Die Türkei ist ein interessanter Hoffnungsmarkt und es ist für uns dort im Vorjahr gut gelaufen. Wir sind dort 13 Prozent gewachsen und sehen noch weiteres Expansionspotenzial. Auch wenn das Türkei-Geschäft primär ein nationales ist, gewinnt E-Commerce immer mehr an Bedeutung. Wir halten an der Aras Kargo einen Anteil von 25 Prozent und führen derzeit Gespräche, diesen Anteil im Laufe dieses Jahres um 50 Prozent auf 75 Prozent zu erhöhen. Damit würden wir die Option wahrnehmen, die wir anlässlich des Einstiegs bei Aras Kargo vereinbart hatten. Wir sind jedenfalls sehr interessiert, unser Engagement zu vertiefen. Der Name Aras Kargo hat ein gutes Image im Land, Im ganzen Land gibt es 850 Shops und 26 Hubs. In Istanbul sind wir gerade dabei, ein großes Hub zu automatisieren, weitere Standorte sollen ausgebaut werden, um die B2C-Kapazitäten zu verstärken. Aras Kargo befördert pro Jahr an die 110 Millionen Sendungen
Wir haben 2015 in Österreich 80 Mio. Pakete transportiert. Wir sind damit sehr zufrieden und haben gegenüber dem Jahr zuvor ein Wachstum von acht Prozent geschafft. Das trotz des Einstiegs der Deutschen Post in Österreich. Wir haben durch den Einstieg des Mitbewerbers noch keine gravierenden Mengenrückgänge verzeichnet und werden in diesem Jahr sehen, wie sich das Geschäft entwickelt. Wir forcieren den Vertrieb in Deutschland, das etwa durch neue Direktverträge mit deutschen Versendern. Wir sind in Österreich im B2C-Bereich Marktführer mit einem Marktanteil von 77 Prozent, im B2B-Bereich, in dem wir 2009 eingestiegen, haben wir eine Marktdurchdringung von 28 Prozent, die uns stolz macht. Dieses Wachstum wurde erreicht, weil wir viel investiert haben, um hier Absender und Empfänger mit Fokus auf die letzte Meile bestmöglich bedienen zu können.

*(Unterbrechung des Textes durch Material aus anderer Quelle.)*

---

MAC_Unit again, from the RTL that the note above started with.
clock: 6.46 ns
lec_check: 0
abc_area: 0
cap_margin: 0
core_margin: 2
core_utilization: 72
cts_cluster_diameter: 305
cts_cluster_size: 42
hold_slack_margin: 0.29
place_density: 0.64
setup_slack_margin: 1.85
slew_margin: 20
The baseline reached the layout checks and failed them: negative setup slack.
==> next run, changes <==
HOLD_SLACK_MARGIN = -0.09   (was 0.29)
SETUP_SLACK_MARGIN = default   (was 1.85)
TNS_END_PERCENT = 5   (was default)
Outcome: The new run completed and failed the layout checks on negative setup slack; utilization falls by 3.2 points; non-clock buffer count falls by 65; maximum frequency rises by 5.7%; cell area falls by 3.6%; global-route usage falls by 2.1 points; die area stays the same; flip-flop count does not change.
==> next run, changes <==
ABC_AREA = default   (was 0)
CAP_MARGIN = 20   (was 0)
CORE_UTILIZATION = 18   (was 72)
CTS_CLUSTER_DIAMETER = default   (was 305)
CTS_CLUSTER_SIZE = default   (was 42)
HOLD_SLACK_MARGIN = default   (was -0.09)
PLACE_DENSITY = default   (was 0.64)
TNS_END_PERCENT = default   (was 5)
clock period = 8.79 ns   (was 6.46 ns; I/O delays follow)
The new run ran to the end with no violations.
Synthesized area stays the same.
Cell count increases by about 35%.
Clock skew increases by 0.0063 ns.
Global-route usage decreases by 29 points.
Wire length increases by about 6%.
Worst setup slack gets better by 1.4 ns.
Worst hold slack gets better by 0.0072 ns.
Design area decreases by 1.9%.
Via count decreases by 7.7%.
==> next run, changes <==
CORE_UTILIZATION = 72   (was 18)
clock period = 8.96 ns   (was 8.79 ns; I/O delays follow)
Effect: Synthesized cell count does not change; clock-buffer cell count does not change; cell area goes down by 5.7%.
==> inputs of run a <==
// complex_multiplier
module complex_multiplier#(parameter INPUT_DATA_WIDTH = 16)
    (
        input  wire                                    i_clk,
        input  wire                                    i_rst,
        input  wire signed [INPUT_DATA_WIDTH-1:0]      i_real_h,
        input  wire signed [INPUT_DATA_WIDTH-1:0]      i_imag_h,
        input  wire signed [INPUT_DATA_WIDTH-1:0]      i_real_y,
        input  wire signed [INPUT_DATA_WIDTH-1:0]      i_imag_y,
        output reg  signed [INPUT_DATA_WIDTH*2:0]      o_real,
        output reg  signed [INPUT_DATA_WIDTH*2:0]      o_imag
    );
make LEC_CHECK=0 CAP_MARGIN=20 CELL_PAD_IN_SITES_GLOBAL_PLACEMENT=1 CORE_MARGIN=4 CORE_UTILIZATION=51 CTS_CLUSTER_DIAMETER=330 CTS_CLUSTER_SIZE=54 GPL_TIMING_DRIVEN=0 PLACE_DENSITY_LB_ADDON=0.26 SETUP_SLACK_MARGIN=-0.57 SLEW_MARGIN=5 TNS_END_PERCENT=15 finish   # period 5.8 ns
run.sh (not shown) runs the stock make flow with config.mk's settings and CLKGATE_MAP_FILE=.
==> inputs of run b, as changes to run a <==
==> flow/config.mk (replaced) <==
export PLATFORM = sky130hd
export DESIGN_NAME = complex_multiplier
export DESIGN_NICKNAME = complex_multiplier
export VERILOG_FILES = /design/flow/design.v
export SDC_FILE = /design/flow/constraint.sdc
export NUM_CORES = 4
export LEC_CHECK = 0
export CAP_MARGIN = 20
export CELL_PAD_IN_SITES_GLOBAL_PLACEMENT = 0
export CORE_MARGIN = 2
export CORE_UTILIZATION = 72
export CTS_CLUSTER_SIZE = 54
export SETUP_SLACK_MARGIN = 1.93
export SLEW_MARGIN = 15
==> flow/constraint.sdc (replaced) <==
create_clock -name core_clock -period 6.88 [get_ports {i_clk}]
set_input_delay 1.3760 -clock core_clock [delete_from_list [all_inputs] [get_ports {i_clk}]]
set_output_delay 1.3760 -clock core_clock [all_outputs]
set_load 0.01 [all_outputs]
==> inputs of run c, as changes to run a <==
==> flow/config.mk (replaced) <==
export PLATFORM = sky130hd
export DESIGN_NAME = complex_multiplier
export DESIGN_NICKNAME = complex_multiplier
export VERILOG_FILES = /design/flow/design.v
export SDC_FILE = /design/flow/constraint.sdc
export NUM_CORES = 4
export LEC_CHECK = 0
export ABC_AREA = 1
export CAP_MARGIN = 20
export CORE_MARGIN = 2
export CORE_UTILIZATION = 72
export SLEW_MARGIN = 20
==> flow/constraint.sdc (replaced) <==
create_clock -name core_clock -period 10.9 [get_ports {i_clk}]
set_input_delay 2.1800 -clock core_clock [delete_from_list [all_inputs] [get_ports {i_clk}]]
set_output_delay 2.1800 -clock core_clock [all_outputs]
set_load 0.01 [all_outputs]
==> inputs of run d, as changes to run a <==
==> flow/config.mk (replaced) <==
export PLATFORM = sky130hd
export DESIGN_NAME = complex_multiplier
export DESIGN_NICKNAME = complex_multiplier
export VERILOG_FILES = /design/flow/design.v
export SDC_FILE = /design/flow/constraint.sdc
export NUM_CORES = 4
export LEC_CHECK = 0
export CAP_MARGIN = 20
export CORE_MARGIN = 2
export CORE_UTILIZATION = 72
export HOLD_SLACK_MARGIN = -0.08
export MAX_ROUTING_LAYER = met4
export SLEW_MARGIN = 20
==> flow/constraint.sdc (replaced) <==
create_clock -name core_clock -period 6.67 [get_ports {i_clk}]
set_input_delay 1.3340 -clock core_clock [delete_from_list [all_inputs] [get_ports {i_clk}]]
set_output_delay 1.3340 -clock core_clock [all_outputs]
set_load 0.01 [all_outputs]
==> results.txt <==
run metrics: status=failed layout checks, SO Faults=setup timing, Tmin final=between 6000 and 7000 ps, Combinational Area=39450 um2, fin crit share=120.2%, PortBufs=between 100 and 150, core area=between 90000 and 100000 um2, gpl congestion=~1, FF+latch area=just under 4000 um2, final worst slack=-1173 ps, CP Class=in -> reg, Setup-failing EPs final=78, cell type taking the most area=combinational gates
The numbers above come from run a.
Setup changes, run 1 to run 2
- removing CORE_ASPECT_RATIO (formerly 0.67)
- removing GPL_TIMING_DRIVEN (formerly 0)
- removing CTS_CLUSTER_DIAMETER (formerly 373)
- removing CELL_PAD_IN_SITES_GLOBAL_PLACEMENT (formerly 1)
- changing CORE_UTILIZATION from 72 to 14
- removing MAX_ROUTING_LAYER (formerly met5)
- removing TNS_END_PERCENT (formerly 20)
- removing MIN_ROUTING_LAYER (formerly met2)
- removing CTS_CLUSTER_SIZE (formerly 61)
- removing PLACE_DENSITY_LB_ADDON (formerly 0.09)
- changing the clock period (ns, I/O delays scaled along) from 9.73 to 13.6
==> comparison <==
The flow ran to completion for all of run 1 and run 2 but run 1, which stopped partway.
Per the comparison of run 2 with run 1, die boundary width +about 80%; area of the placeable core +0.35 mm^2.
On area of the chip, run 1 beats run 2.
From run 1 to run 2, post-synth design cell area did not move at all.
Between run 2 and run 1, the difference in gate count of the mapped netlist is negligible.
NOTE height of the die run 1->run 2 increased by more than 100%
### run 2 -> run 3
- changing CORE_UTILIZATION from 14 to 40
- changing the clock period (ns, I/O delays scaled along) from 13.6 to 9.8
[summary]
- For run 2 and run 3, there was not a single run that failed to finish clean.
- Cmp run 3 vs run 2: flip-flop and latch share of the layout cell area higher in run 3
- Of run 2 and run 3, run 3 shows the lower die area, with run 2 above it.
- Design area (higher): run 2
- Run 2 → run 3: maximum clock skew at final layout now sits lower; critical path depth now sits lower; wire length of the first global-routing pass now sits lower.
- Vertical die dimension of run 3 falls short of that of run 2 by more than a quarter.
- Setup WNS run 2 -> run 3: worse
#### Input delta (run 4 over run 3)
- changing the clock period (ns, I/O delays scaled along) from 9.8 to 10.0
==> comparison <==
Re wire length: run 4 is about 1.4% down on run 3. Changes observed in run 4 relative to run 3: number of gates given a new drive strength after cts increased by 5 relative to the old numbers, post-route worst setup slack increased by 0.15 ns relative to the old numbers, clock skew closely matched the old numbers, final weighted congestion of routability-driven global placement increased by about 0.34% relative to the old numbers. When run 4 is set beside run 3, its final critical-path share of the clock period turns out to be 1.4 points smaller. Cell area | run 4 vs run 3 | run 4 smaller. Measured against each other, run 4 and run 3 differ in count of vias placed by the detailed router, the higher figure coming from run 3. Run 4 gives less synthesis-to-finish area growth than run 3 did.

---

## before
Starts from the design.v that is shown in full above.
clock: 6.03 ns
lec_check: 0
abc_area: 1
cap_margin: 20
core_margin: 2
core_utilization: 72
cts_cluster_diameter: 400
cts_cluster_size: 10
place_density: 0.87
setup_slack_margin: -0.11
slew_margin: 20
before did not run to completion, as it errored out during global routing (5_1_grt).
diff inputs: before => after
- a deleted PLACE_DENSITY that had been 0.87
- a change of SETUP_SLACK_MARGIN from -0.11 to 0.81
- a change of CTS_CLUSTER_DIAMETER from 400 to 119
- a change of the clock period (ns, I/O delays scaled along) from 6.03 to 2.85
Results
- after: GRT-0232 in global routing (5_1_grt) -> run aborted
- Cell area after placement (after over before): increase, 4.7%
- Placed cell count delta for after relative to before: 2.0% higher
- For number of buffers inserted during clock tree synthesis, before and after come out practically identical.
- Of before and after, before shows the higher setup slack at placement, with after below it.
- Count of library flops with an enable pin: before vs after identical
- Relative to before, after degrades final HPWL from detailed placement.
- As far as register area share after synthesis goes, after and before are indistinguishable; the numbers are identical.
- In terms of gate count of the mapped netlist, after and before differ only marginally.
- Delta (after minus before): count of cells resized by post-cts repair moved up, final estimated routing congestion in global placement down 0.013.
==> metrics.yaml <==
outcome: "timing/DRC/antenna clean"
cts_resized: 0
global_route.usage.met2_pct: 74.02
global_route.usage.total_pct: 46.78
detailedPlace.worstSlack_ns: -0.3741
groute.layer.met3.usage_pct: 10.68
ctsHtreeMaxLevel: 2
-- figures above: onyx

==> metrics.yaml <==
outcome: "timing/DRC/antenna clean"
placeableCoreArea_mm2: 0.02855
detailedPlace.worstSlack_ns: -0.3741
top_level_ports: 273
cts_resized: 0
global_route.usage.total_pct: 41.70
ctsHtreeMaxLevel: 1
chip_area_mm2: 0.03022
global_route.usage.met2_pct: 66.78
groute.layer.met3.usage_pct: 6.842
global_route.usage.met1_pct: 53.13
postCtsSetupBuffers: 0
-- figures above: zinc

Ich sehe ein weiterhin ungebrochenes Wachstum im E-Commerce, was neue Mitbewerber im Logistikbereich auf den Markt bringt. Der Trend geht klar in Richtung Zustellung am gleichen Tag der Bestellung. Hier müssen wir noch investieren.
Zur Person
Peter Umundum, Jahrgang 1964, hat Informatik an der Technischen Universität Graz studiert.
Seine berufliche Karriere startete 1988 in der Steirerbrau AG, wo er die Leitung der Organisations- und Informatikabteilung übernahm.
1994 wechselte er als IT-Leiter in die Styria Medien AG, baute dort das Onlinegeschäft auf und stieg bereits zwei Jahre später zum Geschäftsführer der Tochtergesellschaft Media Consult Austria auf.
1999 war er Mitbegründer und Geschäftsführer von Redmail und mit dem Markteintritt der Styria Gruppe im kroatischen Markt beschäftigt.
2001 wurde Umundum mit der Geschäftsführung der Tageszeitung "Die Presse" betraut und drei Jahre später in die Geschäftsführung der Tageszeitung "Kleine Zeitung" berufen.
2005 folgte der Wechsel zur Österreichischen Post. Seit April 2011 ist Umundum als Vorstandsdirektor für die Division Paket und Logistik der Österreichischen Post verantwortlich.